Leo Ilusiones
perdidas. (La edición Porrúa esquiva el artículo en el título. En un tiempo lejano, Porrúa fue parte de la
invasión editorial que provocó la revolución, y alcancé a coleccionar un Papá Goriot, una Cartuja de Parma, unas obras de Shakespeare, una Poesía de Góngora. Tiempos de lectura que ahora están
quietos.)
Es obvio que el libro se lee como texto marxista. El acento sobre el ser/tener y
no sobre la conciencia. Uno de los asuntos que encuentro más intrigantes hasta
ahora es la calidad de la crítica a la nobleza.
Una nobleza de primera clase que vive en París (y no
figura en una novela que pertenece más bien a las Escenas de la Vida de
Provincia), otra nobleza provinciana que es vapuleada en el texto, y otra
nobleza natural que es la del poeta.
Podría decirse, incluso, que en la novela el poeta (figura de la incierta
modernidad) es puesto entre paréntesis en su causa noble.

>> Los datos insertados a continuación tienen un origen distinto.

Background: an optimization exercise with open tools, aiming at small area, a short achievable clock period and few clock cycles. Do not read the settings as production practice.
Function was checked by simulation only, so behaviour that the tests miss may differ from the original.
Power is estimated from default activity; no workload was simulated.

==> inputs of run R <==
==> flow/design.v <==
module core (
    input   logic         clk_i,
    input   logic         rstn_i,
    output  logic [31:0]  imem_addr_o,
    input   logic [31:0]  imem_rdata_i,
    output  logic [31:0]  dmem_addr_o,
    output  logic [3:0]   dmem_we_o,
    output  logic [31:0]  dmem_wdata_o,
    input   logic [31:0]  dmem_rdata_i,
    output  logic [31:0]  reg_o
  );
  localparam logic [6:0] OP_LUI    = 7'b0110111;
  localparam logic [6:0] OP_AUIPC  = 7'b0010111;
  localparam logic [6:0] OP_JAL    = 7'b1101111;
  localparam logic [6:0] OP_JALR   = 7'b1100111;
  localparam logic [6:0] OP_BRANCH = 7'b1100011;
  localparam logic [6:0] OP_LOAD   = 7'b0000011;
  localparam logic [6:0] OP_STORE  = 7'b0100011;
  localparam logic [6:0] OP_ALUI   = 7'b0010011;
  localparam logic [6:0] OP_ALU    = 7'b0110011;
  logic [31:2] pc_d;         
  logic        d_valid;      
  logic [31:0] ex_a, ex_b, ex_c;
  logic        ex_cin;
  logic        ex_we, ex_load, ex_store, ex_branch, ex_jump, ex_jalr;
  logic [4:0]  ex_rd;
  logic [2:0]  ex_f3;
  logic        ex_sel_add, ex_sel_slt, ex_sel_sltu, ex_sel_xor, ex_sel_or, ex_sel_and;
  logic        ex_sel_sr, ex_sel_sl, ex_sel_link, ex_sra;
  logic        wb_we, wb_load;
  logic [4:0]  wb_rd;
  logic [2:0]  wb_f3;
  logic [31:0] wb_res;
  logic [31:0] rf_q [31:1];
  logic [31:1] rf_v;
  logic [32:0] sum;
  logic        eq, ltu, lt, cond, redirect;
  logic [31:0] shr, shl, alu_res, ex_res;
  logic [31:2] target;
  assign sum = {1'b0, ex_a} + {1'b0, ex_b} + {32'd0, ex_cin};
  assign eq  = &(ex_a ^ ex_b);                          
  assign ltu = ~sum[32];
  assign lt  = (ex_a[31] == ex_b[31]) ? ex_a[31] : ltu;
  assign cond     = (ex_f3[2] ? (ex_f3[1] ? ltu : lt) : eq) ^ ex_f3[0];
  assign redirect = ex_jump | (ex_branch & cond);
  assign target   = ex_jalr ? sum[31:2] : ex_c[31:2];
  assign shr = 32'($signed({ex_sra & ex_a[31], ex_a}) >>> ex_b[4:0]);
  always_comb
    for (int i = 0; i < 32; i++) shl[i] = shr[31-i];
  assign alu_res = ({32{ex_sel_add}}  & sum[31:0])
                 | ({32{ex_sel_slt}}  & {31'd0, lt})
                 | ({32{ex_sel_sltu}} & {31'd0, ltu})
                 | ({32{ex_sel_xor}}  & (ex_a ^ ex_b))
                 | ({32{ex_sel_or}}   & (ex_a | ex_b))
                 | ({32{ex_sel_and}}  & (ex_a & ex_b))
                 | ({32{ex_sel_sr}}   & shr)
                 | ({32{ex_sel_sl}}   & shl);
  assign ex_res  = ex_sel_link ? ex_c : alu_res;
  assign dmem_addr_o = sum[31:0];
  always_comb begin
    dmem_we_o = 4'b0000;
    if (ex_store && !ex_f3[2]) begin
      case (ex_f3[1:0])
        2'b00:   dmem_we_o = 4'b0001 << sum[1:0];
        2'b01:   dmem_we_o = sum[1] ? 4'b1100 : 4'b0011;
        2'b10:   dmem_we_o = 4'b1111;
        default: dmem_we_o = 4'b0000;
      endcase
    end
  end
  always_comb begin
    case (ex_f3[1:0])
      2'b00:   dmem_wdata_o = {4{ex_c[7:0]}};
      2'b01:   dmem_wdata_o = {2{ex_c[15:0]}};
      default: dmem_wdata_o = ex_c;
    endcase
  end
  always_ff @(posedge clk_i or negedge rstn_i) begin
    if (!rstn_i)
      reg_o <= 32'd0;
    else if (ex_store && sum[31:0] == 32'h00010000)
      reg_o <= ex_c;
  end
  logic [31:0] ld_word, wb_data;
  logic [15:0] ld_half;
  logic [7:0]  ld_byte;
  assign ld_half = wb_res[1] ? dmem_rdata_i[31:16] : dmem_rdata_i[15:0];
  assign ld_byte = wb_res[0] ? ld_half[15:8] : ld_half[7:0];
  always_comb begin
    case (wb_f3)
      3'b000:  ld_word = {{24{ld_byte[7]}}, ld_byte};
      3'b001:  ld_word = {{16{ld_half[15]}}, ld_half};
      3'b100:  ld_word = {24'd0, ld_byte};
      3'b101:  ld_word = {16'd0, ld_half};
      default: ld_word = dmem_rdata_i;
    endcase
  end
  assign wb_data = wb_load ? ld_word : wb_res;
  always_ff @(posedge clk_i)
    if (wb_we) rf_q[wb_rd] <= wb_data;
  always_ff @(posedge clk_i or negedge rstn_i) begin
    if (!rstn_i)
      rf_v <= '0;
    else if (wb_we)
      rf_v[wb_rd] <= 1'b1;
  end
  logic [31:0] inst;
  logic [6:0]  op;
  logic [2:0]  f3;
  logic [4:0]  rs1, rs2, rd;
  logic        is_lui, is_auipc, is_jal, is_jalr, is_branch, is_load, is_store, is_alui, is_alu;
  logic        uses_rs1, uses_rs2, writes_rd, stall, go;
  assign inst = imem_rdata_i;
  assign op   = inst[6:0];
  assign f3   = inst[14:12];
  assign rs1  = inst[19:15];
  assign rs2  = inst[24:20];
  assign rd   = inst[11:7];
  assign is_lui    = (op == OP_LUI);
  assign is_auipc  = (op == OP_AUIPC);
  assign is_jal    = (op == OP_JAL);
  assign is_jalr   = (op == OP_JALR);
  assign is_branch = (op == OP_BRANCH);
  assign is_load   = (op == OP_LOAD);
  assign is_store  = (op == OP_STORE);
  assign is_alui   = (op == OP_ALUI);
  assign is_alu    = (op == OP_ALU);
  assign uses_rs1  = is_jalr | is_branch | is_load | is_store | is_alui | is_alu;
  assign uses_rs2  = is_branch | is_store | is_alu;
  assign writes_rd = (is_lui | is_auipc | is_jal | is_jalr | is_load | is_alui | is_alu) &&
                     (rd != 5'd0);
  assign stall = ex_load && ex_we &&
                 ((uses_rs1 && rs1 == ex_rd) || (uses_rs2 && rs2 == ex_rd));
  assign go    = d_valid && !stall && !redirect;
  logic [31:0] rf1, rf2;
  always_comb begin
    rf1 = 32'd0;
    rf2 = 32'd0;
    for (int i = 1; i < 32; i++) begin
      rf1 = rf1 | ({32{rf_v[i] && rs1 == 5'(i)}} & rf_q[i]);
      rf2 = rf2 | ({32{rf_v[i] && rs2 == 5'(i)}} & rf_q[i]);
    end
  end
  logic [31:0] r1, r2;
  always_comb begin
    if (ex_we && rs1 == ex_rd)
      r1 = ex_res;
    else if (wb_we && rs1 == wb_rd)
      r1 = wb_data;
    else
      r1 = rf1;
  end
  always_comb begin
    if (ex_we && rs2 == ex_rd)
      r2 = ex_res;
    else if (wb_we && rs2 == wb_rd)
      r2 = wb_data;
    else
      r2 = rf2;
  end
  logic [31:0] imm_i, imm_s, imm_b, imm_u, imm_j, imm;
  assign imm_i = {{20{inst[31]}}, inst[31:20]};
  assign imm_s = {{20{inst[31]}}, inst[31:25], inst[11:7]};
  assign imm_b = {{19{inst[31]}}, inst[31], inst[7], inst[30:25], inst[11:8], 1'b0};
  assign imm_u = {inst[31:12], 12'd0};
  assign imm_j = {{11{inst[31]}}, inst[31], inst[19:12], inst[20], inst[30:21], 1'b0};
  always_comb begin
    if (is_store)                imm = imm_s;
    else if (is_lui || is_auipc) imm = imm_u;
    else                         imm = imm_i;
  end
  logic sub, slt, sltu, xor_, or_, and_, sr, sl, sra, add;
  logic f7b5;
  assign f7b5 = inst[30];
  always_comb begin
    sub = 1'b0; slt = 1'b0; sltu = 1'b0; xor_ = 1'b0; or_ = 1'b0; and_ = 1'b0;
    sr = 1'b0; sl = 1'b0; sra = 1'b0;
    if (is_alu || is_alui) begin
      case (f3)
        3'b000: sub  = is_alu && f7b5;
        3'b001: sl   = 1'b1;
        3'b010: slt  = 1'b1;
        3'b011: sltu = 1'b1;
        3'b100: xor_ = 1'b1;
        3'b101: begin sr = 1'b1; sra = f7b5; end
        3'b110: or_  = 1'b1;
        3'b111: and_ = 1'b1;
      endcase
    end
  end
  assign add = !(slt || sltu || xor_ || or_ || and_ || sr || sl || is_jalr);
  logic        inv;
  logic [31:2] pc_inc, pc_tgt;
  logic [31:0] a_n, b_n, c_n, r1_rev;
  assign inv    = sub || slt || sltu || is_branch;
  assign pc_inc = pc_d + 30'd1;
  assign pc_tgt = pc_d + (is_jal ? imm_j[31:2] : imm_b[31:2]);
  always_comb
    for (int i = 0; i < 32; i++) r1_rev[i] = r1[31-i];
  always_comb begin
    if (is_lui)                 a_n = 32'd0;
    else if (is_auipc || is_jal) a_n = {pc_d, 2'b00};
    else if (sl)                a_n = r1_rev;
    else                        a_n = r1;
    if (is_jal)                 b_n = 32'd4;
    else if (is_alu || is_branch) b_n = r2 ^ {32{inv}};
    else                        b_n = imm ^ {32{inv}};
    if (is_store)               c_n = r2;
    else if (is_jalr)           c_n = {pc_inc, 2'b00};
    else                        c_n = {pc_tgt, 2'b00};
  end
  logic [31:2] fa;
  always_comb begin
    if (!d_valid)      fa = pc_d;
    else if (redirect) fa = target;
    else               fa = pc_inc;
  end
  assign imem_addr_o = {fa, 2'b00};
  always_ff @(posedge clk_i or negedge rstn_i) begin
    if (!rstn_i) begin
      pc_d      <= '0;
      d_valid   <= 1'b0;
      ex_we     <= 1'b0;
      ex_load   <= 1'b0;
      ex_store  <= 1'b0;
      ex_branch <= 1'b0;
      ex_jump   <= 1'b0;
      wb_we     <= 1'b0;
    end else begin
      if (!stall) pc_d <= fa;
      d_valid   <= !stall;
      ex_we     <= go && writes_rd;
      ex_load   <= go && is_load;
      ex_store  <= go && is_store;
      ex_branch <= go && is_branch;
      ex_jump   <= go && (is_jal || is_jalr);
      wb_we     <= ex_we;
    end
  end
  always_ff @(posedge clk_i) begin
    ex_a        <= a_n;
    ex_b        <= b_n;
    ex_c        <= c_n;
    ex_cin      <= inv;
    ex_rd       <= rd;
    ex_f3       <= f3;
    ex_jalr     <= is_jalr;
    ex_sel_add  <= add;
    ex_sel_slt  <= slt;
    ex_sel_sltu <= sltu;
    ex_sel_xor  <= xor_;
    ex_sel_or   <= or_;
    ex_sel_and  <= and_;
    ex_sel_sr   <= sr;
    ex_sel_sl   <= sl;
    ex_sel_link <= is_jalr;
    ex_sra      <= sra;
    wb_rd       <= ex_rd;
    wb_f3       <= ex_f3;
    wb_load     <= ex_load;
    wb_res      <= ex_res;
  end
endmodule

Me intriga, pues, la calidad de esa crítica visto
que la burguesía como tal no parece ofrecer modelos ideales. Si uno lo mide por
Sechard, el obrero devenido burgués (un pretérito padre Karamazov) es evidente
que es un mero padecimiento moral antes que la posibilidad de una construcción
creativa y efectiva. Para comenzar no advierte la importancia de los cambios en
la técnica y los medios de producción. No se le ocurre que hay que pasar de las
planchas de madera a las de metal. Y no es casual que la novela comience
discutiendo precisamente el negocio de la impresión, ese conglomerado de la
letra, la técnica y la industria.
La ilusión
opera en el vínculo del hijo de Sechard con Lucien, y la justificación política-estética sobre
éste está basada en el argumento de la nobleza de sangre. El proyecto político
del poeta es el de la aristocracia. Al llegar a la página 45 uno se entera:
“Luisa hizo abjurar a Luciano sus ideas populares acerca de la quimérica
igualdad de 1793, despertó en él la sed de distinciones (…) y le mostró la alta
sociedad como el único teatro que debía frecuentar.”